Start of Data records

## src/rtl/rht_div.sv

```systemverilog
// Pipelined restoring divider, one quotient bit per stage, with a side tag.
// Depends on nothing; used by the top level for hue and saturation.
`timescale 1ns / 1ps

module rht_div #(
    parameter int N_W   = 25,
    parameter int DEN_W = 8,
    parameter int Q_W   = 17,
    parameter int TAG_W = 8
) (
    input  logic             clk,
    input  logic             rst_n,
    input  logic             go,
    input  logic [N_W-1:0]   numer,
    input  logic [DEN_W-1:0] denom,
    input  logic [TAG_W-1:0] tag,
    output logic             fin,
    output logic [Q_W-1:0]   quot,
    output logic [TAG_W-1:0] fin_tag
);

    logic [Q_W:0]       v_reg;
    logic [DEN_W-1:0]   rem_reg [Q_W+1];
    logic [Q_W-1:0]     q_reg   [Q_W+1];
    logic [N_W-1:0]     num_reg [Q_W+1];
    logic [DEN_W-1:0]   den_reg [Q_W+1];
    logic [TAG_W-1:0]   tag_reg [Q_W+1];
    logic [N_W-1:0]     top_bits;

    assign top_bits = numer >> Q_W;

    always_ff @(posedge clk or negedge rst_n)
    begin
        if (!rst_n)
        begin
            v_reg <= '0;
        end
        else
        begin
            v_reg <= {v_reg[Q_W-1:0], go};
        end
    end

    always_ff @(posedge clk)
    begin
        rem_reg[0] <= top_bits[DEN_W-1:0];
        q_reg[0]   <= '0;
        num_reg[0] <= numer;
        den_reg[0] <= denom;
        tag_reg[0] <= tag;
    end

    for (genvar k = 0; k < Q_W; k++)
    begin : g_stage
        logic [DEN_W:0]   trial;
        logic             ge;
        logic [DEN_W:0]   diff;
        logic [DEN_W-1:0] rem_next;
        logic [Q_W-1:0]   q_next;

        always_comb
        begin
            trial    = {rem_reg[k], num_reg[k][Q_W-1-k]};
            ge       = trial >= {1'b0, den_reg[k]};
            diff     = trial - {1'b0, den_reg[k]};
            rem_next = ge ? diff[DEN_W-1:0] : trial[DEN_W-1:0];
            q_next   = q_reg[k];
            q_next[Q_W-1-k] = ge;
        end

        always_ff @(posedge clk)
        begin
            rem_reg[k+1] <= rem_next;
            q_reg[k+1]   <= q_next;
            num_reg[k+1] <= num_reg[k];
            den_reg[k+1] <= den_reg[k];
            tag_reg[k+1] <= tag_reg[k];
        end
    end

    assign fin     = v_reg[Q_W];
    assign quot    = q_reg[Q_W];
    assign fin_tag = tag_reg[Q_W];

endmodule

```

## config.mk

```make
export PLATFORM = sky130hd
export DESIGN_NAME = rht_div
export DESIGN_NICKNAME = d
export VERILOG_FILES = /design/src/rtl/rht_div.sv
export SDC_FILE = /design/constraint.sdc
export NUM_CORES = 1
export LEC_CHECK = 0
export ABC_AREA = 1
export ABC_CLOCK_PERIOD_IN_PS = 2400
export BUFFER_PORTS_ARGS = -buffer_cell sky130_fd_sc_hd__clkbuf_2
export CAP_MARGIN = 10
export CORE_UTILIZATION = 25
export CTS_CLUSTER_DIAMETER = 100
export DETAILED_ROUTE_END_ITERATION = 7
export HOLD_SLACK_MARGIN = 0.02
export SYNTH_ARGS = -nofsm -noshare
export SYNTH_HDL_FRONTEND = slang
export SYNTH_SLANG_ARGS = --single-unit
```

## constraint.sdc

```tcl
create_clock -name clk -period 2.4 [get_ports clk]
set_input_delay 0.36 -clock clk [delete_from_list [all_inputs] [get_ports clk]]
set_output_delay 0.36 -clock clk [all_outputs]
set_load 0.05 [all_outputs]
```

Word level (Yosys, flattened, before mapping)
Memories as Yosys holds them, arrays and structs flattened.
Index checks and enable logic that the tools add are counted.
W data, S select, Z words.
{"block": "word_totals", "reg_bits": 18, "mem_bits_rw": 1188, "inputBits": 44, "out_inout_bits": 26, "elab_cells": 57, "memories": 5}
{"name": "num_reg", "words": 18, "word_bits": 25, "rd": 17, "rd_clocked_by_memory_dff": 0, "write_ports": 18, "line": "25", "source": "logic [N_W-1:0] num_reg [Q_W+1];"}
{"name": "q_reg", "words": 18, "word_bits": 17, "rd": 18, "rd_clocked_by_memory_dff": 0, "write_ports": 18, "line": "24", "source": "logic [Q_W-1:0] q_reg [Q_W+1];"}
{"name": "den_reg", "words": 18, "word_bits": 8, "rd": 17, "rd_clocked_by_memory_dff": 0, "write_ports": 18, "line": "26", "source": "logic [DEN_W-1:0] den_reg [Q_W+1];"}
{"name": "rem_reg", "words": 18, "word_bits": 8, "rd": 17, "rd_clocked_by_memory_dff": 0, "write_ports": 18, "line": "23", "source": "logic [DEN_W-1:0] rem_reg [Q_W+1];"}
{"name": "tag_reg", "words": 18, "word_bits": 8, "rd": 18, "rd_clocked_by_memory_dff": 0, "write_ports": 18, "line": "27", "source": "logic [TAG_W-1:0] tag_reg [Q_W+1];"}
{"block": "classes", "add_sub_neg": 17, "order_cmp": 17, "muxes": 17}
{"operator": "$ge A9 B8 Y1", "n": 17}
{"operator": "$mux W8", "n": 17}
{"operator": "$sub A8 B8 Y8", "n": 17}

Longest topological paths before layout
An unclocked memory read counts as a cell.
{"block": "logic_depth", "ltp_word": 3, "mapped_depth": 11, "ltp_nobuf": 11}

Worst setup path before layout
No wires, ideal clock.
{"block": "synth_path", "path_type": "reg2reg", "from": "memory den_reg[7][2]", "to": "memory rem_reg[8][7]", "setup_time_ps": 112, "arrival_ps": 1417, "required_time_ps": 2288, "slack_ps": 871, "path_stages_with_launch": 12, "path_buffers": 1, "period_less_slack_ps": 1529, "cell_sequence": "dfxtp_1 -> inv_1 -> ha_1 -> buf_6 -> nand2_1 -> nor2_1 -> nand2_1 -> nor2_1 -> nor2_2 -> nand2_4 -> nand2_1 -> nand2_1"}
{"item": "start: declaration", "line": "26"}
{"item": "end: declaration", "line": "23"}

==> flow_metrics.tcl <==
set metrics [dict create \
    post_cts_buffers 0 \
    nets 2919 \
    hold_class "in2async" \
    cts_tree "done" \
    rsz0062_at_grt "false" \
    antenna_found_initial 0 \
    fp.dieW_um 314 \
    numCtsBuffers 80 \
    largest_reg_flops 154 \
    drv_cap 0 \
    ant_nets 0 \
    powerDensity_nw_per_um2 1380 \
    irDropWorstVdd_uv 732 \
    dp_slack_ns 0.521 \
    slowest_delay_ns 0.42 \
    yosysTopAreaCell "dfxtp_1" \
    cts_root_buf "clkbuf_16" \
    avgSynthCellArea_um2 9.54 \
    track_usage_pct 8.83 \
    io_pins 70 \
    htree_levels 3 \
    path_common_cell "nand2_1" \
    syn_nets 2743 \
    grt_overflow 0 \
    die_h_um 314 \
    n_antenna_cell 0 \
    synth_top_area_share_pct 59.5 \
    routed_wl_um 41900 \
    cp-start-kind "flop" \
    cts_resized 0 \
    final-seq-area_um2 14900 \
    slew_violations 0 \
    cts_buffer_depth 3 \
    fin_total_pwr_mw 40.3 \
    finClkSkew_ns 0.0246 \
    maxSlewHeadroom_pct 66.0 \
    ys_async_sr_fraction_pct 2.43 \
    synthCells 2547 \
    first_global_vias 15268 \
    portBuffers 69 \
    final_core_util_pct 30.5 \
    drtIter0Drc 623 \
    synth.most_common_cell "dfxtp_1" \
    vias_per_cell 3.78 \
    ys_seq_elements 740 \
    place_area_um2 26000 \
    path_class "reg2reg" \
    fmax_ghz 0.536 \
    end_kind "flop" \
    clk_pin_slew_worst_paths_ns 0.06 \
    drive_gt1_share_pct 9.17 \
    nFillCells 10020 \
    grt_pass1_wl_um 71400 \
    numPlacedInstances 3863 \
    area_delta_synth_final_pct 20.1 \
    final_design_area_no_fill_um2 29200 \
    cts.sinks 740 \
    required_ns 2.92 \
    layout_setup_ws_ns 0.533 \
    ys_warn_count 0 \
    drt-pass1-iter-count 4 \
    routabilityCongestion 0.828 \
    die-area_um2 98400 \
    fin_crit_ns 1.87 \
    grt_max_degree 19 \
    arrival_ns 2.39 \
    hold_viol_final 0 \
    fin_crit_sh_pct 77.8 \
    wl_per_cell_um 10.3 \
    vias 15303 \
    ys_seq_area_share_pct 61.4 \
    clock_latency_ns 0.63 \
    holdWs_ns 0.191 \
    tns_ns 0 \
    finalSetupViolCount 0 \
    cellLeakagePower_nw 14.4 \
    cp_cell_sequence "inv_1, ha_1, nand2_1, nand2_1, nand2_1, nand2_1, nor2_2, nand2_4, nand2_1, nand2_1" \
    drt_drc_violations_left 0 \
    synth_area_um2 24300 \
    synthFlopType "dfxtp_1" \
    crit_fanout 9 \
    worst_pin_slew_ns 0.509 \
    initial_core_util_pct 25.4 \
    dp_hpwl_um 30200 \
    r2r_slack_ns 0.53 \
    core_um2 95600 \
    synth_cell_types 27 \
    outcome "complete, no violations" \
    core.rowCount 113 \
    synth-edff-count 0 \
    synth_area_leaders "dfxtp_1 60%, nand2_1 11%, ha_1 7.0%, inv_1 5.9%, nand3_1 4.8%" \
    multi_input_area_um2 7760 \
    cp_slowest_cell "nor2_2" \
    yosys-top-cells-count "722 x dfxtp_1, 705 x nand2_1, 382 x inv_1, 234 x nand3_1, 136 x ha_1" \
    layout.cells.non_filler 4047 \
]
[per-layer routing]
metal | track usage (%) | vias to the layer above | routed length (µm)
met4 | 4.37 | 0 | 1430
met2 | 14.5 | 231 | 19000
li1 | - | 8260 | -
met3 | 2.59 | 95 | 2160
met1 | 10.4 | 6717 | 19300
met5 | 0 | - | 0
[report_power, final]
| part | internal, mW | switching, mW |
|---|---|---|
| combinational | 4.25 | 7.39 |
| clock | 7.38 | 4.97 |
| sequential | 15.1 | 1.23 |
[cell families after synthesis]
family / share of synthesized area [%]
buffers and inverters: 6.68
DFF: 61.4
and+or+nand+nor: 20.4
adders and majority gates: 8.33
xor gates and xnor gates: 1.73
AOI/OAI and AO/OA: 1.50
[path summary, 6_finish.rpt]
kind / cells past startpoint / start / end
min: 2 / rst_n / v_reg[16]$_DFF_PN0_
min in group clk: 0 / tag_reg[5][5]$_DFF_P_ / tag_reg[6][5]$_DFF_P_
min reg2reg: 0 / tag_reg[5][5]$_DFF_P_ / tag_reg[6][5]$_DFF_P_
max in group asynchronous: 2 / rst_n / v_reg[14]$_DFF_PN0_
max: 10 / den_reg[11][6]$_DFF_P_ / rem_reg[12][0]$_DFF_P_
max reg2reg: 10 / den_reg[11][6]$_DFF_P_ / rem_reg[12][0]$_DFF_P_
[placed cells by master (no fill, tap or decap), types with 3 or more instances in the layout]
cell type / n
dfxtp_1: 722
nand2_1: 705
inv_1: 382
nand3_1: 234
ha_1: 136
nor2_1: 86
clkbuf_16: 80
clkbuf_2: 69
a21oi_1: 63
dlygate4sd3_1: 43
nand4_1: 34
xor2_1: 32
nand2_2: 18
dfrtp_1: 18
nor3_1: 17
xnor2_1: 16
fa_1: 16
nand2_4: 15
nor2_2: 15
clkbuf_1: 14
clkinv_2: 13
bufinv_16: 9
clkinvlp_4: 7
clkbuf_8: 6
a21oi_2: 5
nand2_8: 3
nand3b_1: 3
inv_6: 3
clkinv_8: 3
[critical path: cells and delay by family, from the launching register on]
family                     cells  cell delay, ns
buffers and inverters          1            0.06
DFF                            1            0.37
adders and majority gates      1            0.33
and+or+nand+nor                8            1.02
[area by class of cell]
class                           count  share of cell area [%]
Sequential cell                   740                    51.1
Multi-Input combinational cell   1406                    26.6
Clock buffer                      100                    7.33
Tap cell                         1265                    5.43
Inverter                          383                    4.93
Timing Repair Buffer              112                    2.66
Clock inverter                     41                    1.96
[timing repair]
action,CTS,global route
setup endpoints to repair,0,0
hold buffers,43,0
endpoints found under the hold margin,60,0
(Power assumes the default switching activity.)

End of Data records

● **What to produce**
Repeat the entries above verbatim, but only from the line that has "clock_latency_ns 0.63 \" down to the line that has "met2 | 14.5 | 231 | 19000", inclusive.

● **Solved problem**
    clock_latency_ns 0.63 \
    holdWs_ns 0.191 \
    tns_ns 0 \
    finalSetupViolCount 0 \
    cellLeakagePower_nw 14.4 \
    cp_cell_sequence "inv_1, ha_1, nand2_1, nand2_1, nand2_1, nand2_1, nor2_2, nand2_4, nand2_1, nand2_1" \
    drt_drc_violations_left 0 \
    synth_area_um2 24300 \
    synthFlopType "dfxtp_1" \
    crit_fanout 9 \
    worst_pin_slew_ns 0.509 \
    initial_core_util_pct 25.4 \
    dp_hpwl_um 30200 \
    r2r_slack_ns 0.53 \
    core_um2 95600 \
    synth_cell_types 27 \
    outcome "complete, no violations" \
    core.rowCount 113 \
    synth-edff-count 0 \
    synth_area_leaders "dfxtp_1 60%, nand2_1 11%, ha_1 7.0%, inv_1 5.9%, nand3_1 4.8%" \
    multi_input_area_um2 7760 \
    cp_slowest_cell "nor2_2" \
    yosys-top-cells-count "722 x dfxtp_1, 705 x nand2_1, 382 x inv_1, 234 x nand3_1, 136 x ha_1" \
    layout.cells.non_filler 4047 \
]
[per-layer routing]
metal | track usage (%) | vias to the layer above | routed length (µm)
met4 | 4.37 | 0 | 1430
met2 | 14.5 | 231 | 19000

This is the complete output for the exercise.